Polícia Militar ocupa fazenda invadida pelo MST para cumprir reintegração de posse

BOREBI - Cerca de 80 homens da Polícia Militar ocupam, desde o início da manhã desta quarta-feira, a Fazenda Santa Henrique, na Estrada Borebi, na zona rural de Borebi, no interior do Estado de São Paulo. Eles estão no local para cumprir uma reintegração de posse e retirar as cerca de 250 famílias do Movimento dos Sem-Terra (MST) que invadiram a fazenda.

Redação com Agência Estado |

Segundo a PM, não houve nenhum tipo de confronto com os manifestantes, mas o clima é tenso no local.  Os sem-terra tomaram a casa-sede, escritórios e instalações e expulsaram cinco famílias de colonos, que não conseguiram retirar seus pertences.

Futura Press
Homens acampados do MST alegam que terra pertence ao governo

A fazenda pertence ao grupo Cutrale e abrange os municípios de Iaras, Lençóis Paulista e Borebi. O MST alega que a área possui 2,7 mil hectares utilizados ilegalmente para a monocultura de laranja.

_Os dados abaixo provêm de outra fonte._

File: src/rtl/alu_cmd_sender.sv
// Initiator side of the ALU byte protocol: sends A, B and opcode as spaced
// single-cycle strobes, then waits for one result byte or times out.
module alu_cmd_sender #(
    parameter int NB_DATA    = 8,
    parameter int NB_OP      = 6,
    parameter int GAP_CYCLES = 2,
    parameter int TIMEOUT    = 255
) (
    input  logic               i_clock,
    input  logic               i_reset,
    input  logic               i_start,
    input  logic [NB_DATA-1:0] i_data_a,
    input  logic [NB_DATA-1:0] i_data_b,
    input  logic [NB_OP-1:0]   i_op,
    output logic               o_valid,
    output logic [NB_DATA-1:0] o_dato,
    input  logic               i_result_valid,
    input  logic [NB_DATA-1:0] i_result,
    output logic [NB_DATA-1:0] o_result,
    output logic               o_done,
    output logic               o_timeout,
    output logic               o_busy
);

    localparam logic [2:0] ST_IDLE     = 3'd0;
    localparam logic [2:0] ST_SEND_A   = 3'd1;
    localparam logic [2:0] ST_GAP_A    = 3'd2;
    localparam logic [2:0] ST_SEND_B   = 3'd3;
    localparam logic [2:0] ST_GAP_B    = 3'd4;
    localparam logic [2:0] ST_SEND_OP  = 3'd5;
    localparam logic [2:0] ST_WAIT_RES = 3'd6;

    localparam logic [3:0] GAP_LAST  = 4'(GAP_CYCLES - 1);
    localparam logic [7:0] WAIT_LAST = 8'(TIMEOUT - 1);

    // A leaves on the capture edge itself, so only B and op need holding.
    typedef struct packed {
        logic [NB_DATA-1:0] b;
        logic [NB_OP-1:0]   op;
    } cmd_t;

    cmd_t       cmd_q;
    logic [2:0] state;
    logic [2:0] state_n;
    logic [3:0] gap_cnt;
    logic [7:0] wait_cnt;
    logic       gap_last;
    logic       wait_last;
    logic       in_gap;
    logic       in_wait;

    assign in_gap    = (state == ST_GAP_A) || (state == ST_GAP_B);
    assign in_wait   = (state == ST_WAIT_RES);
    assign gap_last  = (gap_cnt == GAP_LAST);
    assign wait_last = (wait_cnt == WAIT_LAST);
    assign o_busy    = (state != ST_IDLE);

    always_comb begin
        state_n = state;
        case (state)
            ST_IDLE:     if (i_start) state_n = ST_SEND_A;
            ST_SEND_A:   state_n = ST_GAP_A;
            ST_GAP_A:    if (gap_last) state_n = ST_SEND_B;
            ST_SEND_B:   state_n = ST_GAP_B;
            ST_GAP_B:    if (gap_last) state_n = ST_SEND_OP;
            ST_SEND_OP:  state_n = ST_WAIT_RES;
            // a result arriving on the timeout cycle still counts as success
            ST_WAIT_RES: if (i_result_valid || wait_last) state_n = ST_IDLE;
            default:     state_n = ST_IDLE;
        endcase
    end

    always_ff @(posedge i_clock) begin
        if (i_reset) begin
            state     <= ST_IDLE;
            cmd_q     <= '0;
            gap_cnt   <= '0;
            wait_cnt  <= '0;
            o_valid   <= 1'b0;
            o_dato    <= '0;
            o_result  <= '0;
            o_done    <= 1'b0;
            o_timeout <= 1'b0;
        end else begin
            state     <= state_n;
            o_valid   <= 1'b0;
            o_done    <= 1'b0;
            o_timeout <= 1'b0;

            if (state == ST_IDLE && i_start) begin
                cmd_q.b  <= i_data_b;
                cmd_q.op <= i_op;
            end

            // counters sit at zero outside their state, so entry always starts clean
            gap_cnt  <= (in_gap && !gap_last) ? gap_cnt + 4'd1 : 4'd0;
            wait_cnt <= (in_wait && state_n == ST_WAIT_RES) ? wait_cnt + 8'd1 : 8'd0;

            // outputs are decoded from the next state so they line up with it
            case (state_n)
                ST_SEND_A: begin
                    o_valid <= 1'b1;
                    o_dato  <= i_data_a;
                end
                ST_SEND_B: begin
                    o_valid <= 1'b1;
                    o_dato  <= cmd_q.b;
                end
                ST_SEND_OP: begin
                    o_valid <= 1'b1;
                    o_dato  <= NB_DATA'(cmd_q.op);
                end
                default: ;
            endcase

            if (in_wait) begin
                if (i_result_valid) begin
                    o_result <= i_result;
                    o_done   <= 1'b1;
                end else if (wait_last) begin
                    o_timeout <= 1'b1;
                end
            end
        end
    end

endmodule

File: config.mk
export PLATFORM = sky130hd
export DESIGN_NAME = alu_cmd_sender
export DESIGN_NICKNAME = d
export VERILOG_FILES = /design/src/rtl/alu_cmd_sender.sv
export SDC_FILE = /design/constraint.sdc
export NUM_CORES = 1
export LEC_CHECK = 0
export CAP_MARGIN = 5
export CORE_AREA = 5 5 65 90
export DETAILED_ROUTE_END_ITERATION = 10
export DIE_AREA = 0 0 70 95
export GPL_TIMING_DRIVEN = 0
export PLACE_DENSITY = 0.73
export SLEW_MARGIN = 20
export SYNTH_ARGS = -nofsm -noshare
export SYNTH_HDL_FRONTEND = slang
export SYNTH_SLANG_ARGS = --single-unit
File: constraint.sdc
create_clock -name i_clock -period 1.7 [get_ports i_clock]
set_input_delay 0.34 -clock i_clock [delete_from_list [all_inputs] [get_ports i_clock]]
set_output_delay 0.34 -clock i_clock [all_outputs]
set_load 0.005 [all_outputs]
After elaboration in Yosys (flattened, before gate mapping)
Cells that the tools add are included.
{"block": "totals", "ff_bits": 48, "input_bits": 34, "output_inout_bits": 20, "wordCells": 51}
{"block": "classes", "add_sub_neg": 2, "eq_ne": 12, "n_mux": 9, "n_bitwise": 3, "n_reduce_logical": 15}
{"cell": "one-hot mux 8 bit (3 select lines)", "count": 1}
{"cell": "one-hot mux 3 bit (7 select lines)", "count": 1}
{"cell": "== test 3 bit (second input constant)", "count": 5}
{"cell": "two-way mux 3 bit", "count": 4}
{"cell": "== test 3 x 2 -> 1 bit (second input constant)", "count": 3}
{"cell": "adder 8 x 1 -> 8 bit (second input constant)", "count": 1}
{"cell": "== test 8 bit (second input constant)", "count": 1}
{"cell": "== test 3 x 1 -> 1 bit (second input constant)", "count": 2}
{"cell": "nonzero test 3 bit", "count": 2}
{"cell": "OR reduction 2 bit", "count": 3}
{"cell": "OR reduction 3 bit", "count": 2}
{"cell": "adder 4 x 1 -> 4 bit (second input constant)", "count": 1}
{"cell": "== test 4 x 1 -> 1 bit (second input constant)", "count": 1}
{"cell": "logical AND 1 bit", "count": 3}
{"cell": "logical NOT 3 bit", "count": 1}
{"cell": "two-way mux 1 bit", "count": 3}
{"cell": "inverter 1 bit", "count": 3}
{"cell": "logical OR 1 bit", "count": 2}
{"cell": "AND reduction 2 bit", "count": 1}
{"cell": "logical NOT 1 bit", "count": 1}

Longest topological paths before layout
{"block": "depth", "ltp_word": 8, "ltp_mapped": 7, "ltp_nobuf": 6}

Worst setup path after synthesis
OpenSTA, ideal clock, no wires.
{"block": "synth_path", "path_type": "reg-to-reg", "startpoint": "reg wait_cnt[0]", "endpoint": "reg o_dato[0]", "setup_time_ns": 0.080, "t_arrival_ns": 1.662, "required_time_ns": 1.620, "slack_ns": -0.042, "stages_incl_launch_ff": 7, "n_path_buf": 0, "synth_period_minus_slack_ns": 1.742, "path_cell_list": "dfxtp_1 > inv_1 > ha_1 > and3_1 > a211oi_1 > o21ai_0 > a211oi_2"}
{"block": "synth_via", "elab_chain_cells": 6, "word_cells_on_any_way": 9, "classes_between": "4 x eq/ne; 3 x mux; 2 x reduce/logical"}
{"element": "start, declared", "line_no": "46", "text": "logic [7:0] wait_cnt;"}
{"element": "start signal, assigned", "line_no": "97", "text": "wait_cnt <= (in_wait && state_n == ST_WAIT_RES) ? wait_cnt + 8'd1 : 8'd0;"}
{"element": "== test 8 bit (*)", "line_no": "55", "text": "assign wait_last = (wait_cnt == WAIT_LAST);"}
{"element": "logical OR 1 bit (*)", "line_no": "68", "text": "ST_WAIT_RES: if (i_result_valid || wait_last) state_n = ST_IDLE;"}
{"element": "two-way mux 3 bit (*)", "line_no": "68"}
{"element": "one-hot mux 3 bit (7 select lines) (*)", "line_no": "60", "text": "case (state)"}
{"element": "== test 3 bit (tied with other cells)", "line_no": "100", "text": "case (state_n)"}
{"element": "one-hot mux 8 bit (3 select lines) or nonzero test 3 bit (tied branches)"}
{"element": "end signal, assigned", "line_no": "103", "text": "o_dato <= i_data_a;"}
{"element": "end signal, assigned", "line_no": "107", "text": "o_dato <= cmd_q.b;"}
{"element": "end signal, assigned", "line_no": "111", "text": "o_dato <= NB_DATA'(cmd_q.op);"}
{"element": "end, declared", "line_no": "16", "text": "output logic [NB_DATA-1:0] o_dato,"}
Every way passes the cells marked *; elsewhere a longest branch is shown, timed or not.
A chain may end at the register's enable or synchronous reset.

Final worst setup path
{"block": "layout_path", "startpoint": "reg gap_cnt[1]", "endpoint": "reg o_dato[5]"}
{"block": "layout_via", "elab_chain_cells": 5, "word_cells_on_any_way": 9, "classes_between": "4 x eq/ne; 4 x mux; 1 x reduce/logical"}
{"element": "start, declared", "line_no": "45", "text": "logic [3:0] gap_cnt;"}
{"element": "start signal, assigned", "line_no": "96", "text": "gap_cnt <= (in_gap && !gap_last) ? gap_cnt + 4'd1 : 4'd0;"}
{"element": "== test 4 x 1 -> 1 bit (*)", "line_no": "54", "text": "assign gap_last = (gap_cnt == GAP_LAST);"}
{"element": "two-way mux 3 bit, on equally long branches", "line_no": "65, 63"}
{"element": "one-hot mux 3 bit (7 select lines) (*)", "line_no": "60"}
{"element": "== test 3 bit (tied with other cells)", "line_no": "100"}
{"element": "one-hot mux 8 bit (3 select lines) or nonzero test 3 bit (tied branches)"}
Marks and branches as above.

==> run_results.csv <==
group,metric,value,unit
global_route,grtUsageTotal,16.4,%
route,via_per_inst,4.92,
flow_run,cap_viol_max_count,0,
clock_tree,clk_latency,0.30,ns
sta,post-route-min-period,1.67,ns
placed_design,port_buffers,53,
synthesis,synth_fp_nets,274,
sta,rsz0062_at_grt,"true",
worst_setup_path,crit_path_end_kind,"register",
worst_hold_path,hold_start,"cmd_q[13]",
worst_setup_path,r2r_slack,0.03,ns
floorplanning,rows,31,
pwr,intPower,1.86,mW
synthesis,yosys-top-cells-area,"dfxtp_1, nand2_1, a21oi_1, nor2_1, a211oi_2",
global_route,grt_pass1_wl,8600,µm
synthesis,synth_top_area_cell,"dfxtp_1",
layout,utilization,59.4,%
floorplanning,initial_core_util,40.3,%
status,run_status,"complete, no violations",
worst_setup_path,worstPathArrival,1.89,ns
route,wl_per_cell,13.9,µm
sta,hold_violations,0,
synthesis,syn_area_per_cell,8.62,µm²
pwr,seq_power_share,48.8,%
worst_setup_path,start_kind,"register",
global_route,first_global_vias,1951,
pwr,p_comb_share,23.6,%
layout,drive_gt1_share,22.7,%
clock_tree,clk_pin_slew,0.08,ns
synthesis,synthCells,236,
route,drtIter0Drc,111,
global_route,antenna_found_initial,0,
layout,stdcell_count,374,
clock_tree,cts_tree,"yes",
route,drtAntennaViolNets,0,
layout,final_nets,345,
synthesis,ys_warn_count,0,
placed_design,place_area,0.00266,mm²
sta,slew_violations,0,
clock_tree,htreeDepth,2,
worst_setup_path,crit_fanout,6,
layout,mostFrequentLayoutCells,"clkdlybuf4s50_1, nand2_1, dfxtp_1",
floorplanning,core,0.00504,mm²
synthesis,ys_ff_latch,48,
pwr,p_leak,1.07,nW
clock_tree,cts.root.buffer_cell,"clkbuf_8",
sta,tightest_slew,0.461,ns
worst_setup_path,rr_worst_depth,7,
synthesis,synth_area,0.00203,mm²
clock_tree,cts_made_buffers,5,
pwr,powerDensity,854,mW/mm²
floorplanning,die_area,0.00665,mm²
pwr,clockPowerShare,27.6,%
pwr,power.share.switching,27.5,%
pwr,power.switching,0.702,mW
route,remaining_drc_errors,0,
synthesis,ys_seq_area_share,47.2,%
sta,setup-tns-final,0,ns
floorplanning,io_pins,54,
synthesis,synth_cell_type_count,32,
layout,fillers,468,
clock_tree,cts.sinks,48,
route,dr_total_vias,1841,
worst_setup_path,critPathKind,"reg -> reg",
worst_hold_path,hold_class,"reg -> reg",
route,wl,5210,µm
global_route,grt_max_degree,15,
sta,skew,0.00536,ns
floorplanning,die_w,70,µm
layout,final_common_cell,"clkdlybuf4s50_1",
worst_hold_path,worstHoldPathCells,2,
pwr,vdd_ir_drop_max,0.619,mV
sta,max_freq,599,MHz
worst_setup_path,reg2reg_to,"o_dato[5]",
sta,setup_viol,0,
worst_setup_path,rr_startpoint,"gap_cnt[1]",
sta,period_share,98.1,%
placed_design,dp.cells,355,
placed_design,dp_hpwl,3510,µm
floorplanning,die_h,95,µm
route,first_pass_iters,4,
sta,relSlewSlack,69.3,%
layout,antenna_cells,0,
layout,synthToLayoutAreaGrowth,47.2,%
placed_design,globalplace.congestion,0.732,
synthesis,synth_top_area_share,47.2,%
worst_hold_path,whs_endpoint,"cmd_q[13]",
layout,postLayoutCellArea,0.00299,mm²
global_route,grt_overflow_total,0,
clock_tree,hold_buffers,0,
clock_tree,clockBufferDepth,2,
worst_setup_path,cp_data_required_time,1.93,ns
-- sequential cells by signal, summed over array words and instances (netlist names) --
name       flops
o_result       8
o_valid        1
wait_cnt       8
o_done         1
gap_cnt        4
o_timeout      1
state          3
o_dato         8
cmd_q         14
-- repair_timing --
item | in CTS | in global routing
hold endpoints to repair | 0 | 0
pin swaps | 4 | 7
resized for setup | 30 | 23
gates cloned | 2 | 0
buffers inserted | 11 | 1
endpoints found under the setup margin | 21 | 36
-- worst max-delay path by stage --
stage                     from        end  slack (ns)  depth (start not counted)
floorplan           gap_cnt[0]  o_dato[0]        0.03                          5
global placement       i_start  o_dato[4]       -0.42                          7
detailed placement     i_start  o_dato[4]       -0.44                          7
CTS                   state[0]     o_busy       -0.03                          3
global route        gap_cnt[1]  o_dato[5]       -0.04                          7
finish              gap_cnt[1]  o_dato[5]        0.03                          7
-- power groups by stage --
| stage | combinational, mW | sequential [mW] | clock (mW) |
|---|---|---|---|
| 5_1_grt | 0.659 | 1.26 | 0.771 |
| 4_1_cts | 0.584 | 1.25 | 0.721 |
| 6_report | 0.603 | 1.25 | 0.706 |
| 2_1_floorplan | 0.277 | 1.25 | 0 |
| 3_3_place_gp | 0.487 | 1.26 | 0 |
| 3_5_place_dp | 0.494 | 1.26 | 0 |
-- critical path, stage by stage (launching register included) --
cell,delay [ns]
dfxtp_2,0.34
inv_2,0.06
ha_4,0.10
or3b_4,0.41
o31ai_4,0.31
buf_12,0.17
nor2_2,0.04
a211oi_2,0.17
-- layout make-up --
cell class	instances	area [µm²]	area share, %
buffer	9	65.1	2.17
clock inverter	1	7.51	0.251
sequential	48	972	32.5
clock buffer	7	86.3	2.88
tap	66	82.6	2.76
multi-input combinational	173	1120	37.5
timing repair buffer	66	642	21.4
inverter	4	15.0	0.501
-- per-layer routing --
metal	share of wire (%)	up-vias	global-route usage, %
met5	0	-	0
met4	1.3	0	6.23
met3	6.4	6	5.64
met2	51	46	29.6
met1	41	855	17.5
li1	-	934	-
-- through the flow --
stage | total power [mW] | worst slack [ns] | hold slack [ns]
final | 2.56 | 0.0317 | 0.455
after global routing | 2.69 | -0.0368 | 0.484
after CTS | 2.55 | -0.0335 | 0.441
after detailed placement | 1.75 | -0.441 | 0.447
after global placement | 1.74 | -0.423 | 0.438
after floorplan | 1.53 | 0.0299 | 0.432
-- synthesized netlist by cell type --
cell	number
a211oi_1	1
a211oi_2	6
a21boi_0	1
a21oi_1	24
a2bb2oi_1	6
and3_1	3
and4_4	1
buf_2	4
buf_6	3
clkbuf_1	5
dfxtp_1	48
ha_1	4
inv_1	4
mux2i_1	1
nand2_1	48
nand2b_1	4
nand3_1	5
nand4_1	1
nor2_1	27
nor2_2	6
nor2b_1	6
nor3_2	1
nor4b_1	1
o21ai_0	9
o31ai_4	1
o32ai_1	1
or3_1	3
or3b_2	1
or4b_1	1
or4b_2	1
xnor2_1	3
xor2_1	6
-- logic make-up after synthesis --
| kind of cell | synth area share [%] |
|---|---|
| compound gates | 16.6 |
| xor+xnor | 3.87 |
| fa+ha+maj | 2.46 |
| buf+inv | 4.30 |
| flops | 47.2 |
| mux | 0.492 |
| simple gates | 25.0 |
Power figures use the tool's default switching activity.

A Cutrale conseguiu na Justiça de Lençóis Paulista uma liminar de reintegração de posse para desocupação em 24 horas, sob pena de despejo forçado e pagamento de multa diária de R$ 500 por invasor. Advogados dos sem-terra pediram a transferência da ação à Justiça Federal, mas o juiz Mário Ramos dos Santos manteve o despejo.

Os sem-terra prometem resistir à desocupação. Apesar da ordem de reintegração de posse, dizem que as famílias ficarão na fazenda até que seja marcada uma reunião com o superintendente do Incra, onde pedirão que as terras sejam destinadas à Reforma Agrária. Com isso,  consideram que cerca de 400 famílias acampadas seriam assentadas na região.

Segundo o grupo, a área da fazenda faz parte do chamado Núcleo Monções, um complexo de 30 mil hectares divididos em várias fazendas e de posse legal da União. Por isso, conforme a PM, eles utilizaram tratores da empresa para destruir cerca de 7 mil pés de laranja.

O MST afirma que a área de 10 mil hectares de terras públicas foram reconhecidas oficialmente como devolutas e diz que a ação tem como objetivo denunciar que a empresa está sediada em terras do governo federal, utilizadas de forma irregular.

Segundo a polícia, o MST mantém militantes no portão e controla o acesso, impedindo que os funcionários entrem na área colher laranja e irrigar as plantas. Assim, há o risco de perda total dos pomares, com 1 milhão de pés.

O Instituto Nacional de Colonização e Reforma Agrária (Incra) disse que a área faz parte do núcleo Monção, adquirido por sentença judicial de 1909 pela União e, posteriormente, grilada por terceiros. Em 2006, o Incra entrou com ação reivindicatória, mas o processo ainda não teve decisão final.

Já a Cutrale alega que tem a posse legítima das terras e que a fazenda é produtiva, gerando cerca de 300 empregos com carteira registrada e espera a reintegração para calcular os prejuízos da invasão.

Acusação de saque

Na terça-feira, dois homens do MST f oram presos suspeitos de saquear a fazenda . Um caminhão-baú transportando 12 caixas de laranja a granel, máquinas, ferramentas e uniformes subtraídos da fazenda foi apreendido no km 248 da rodovia Castelo Branco, em Avaré.

Segundo a polícia, os dois suspeitos, José Alves de Lima Neto, de 52 anos, e Ivanildo Cosmo de Oliveira, de 49, disseram que pegaram as frutas porque iam apodrecer. Eles responderão processo por furto qualificado.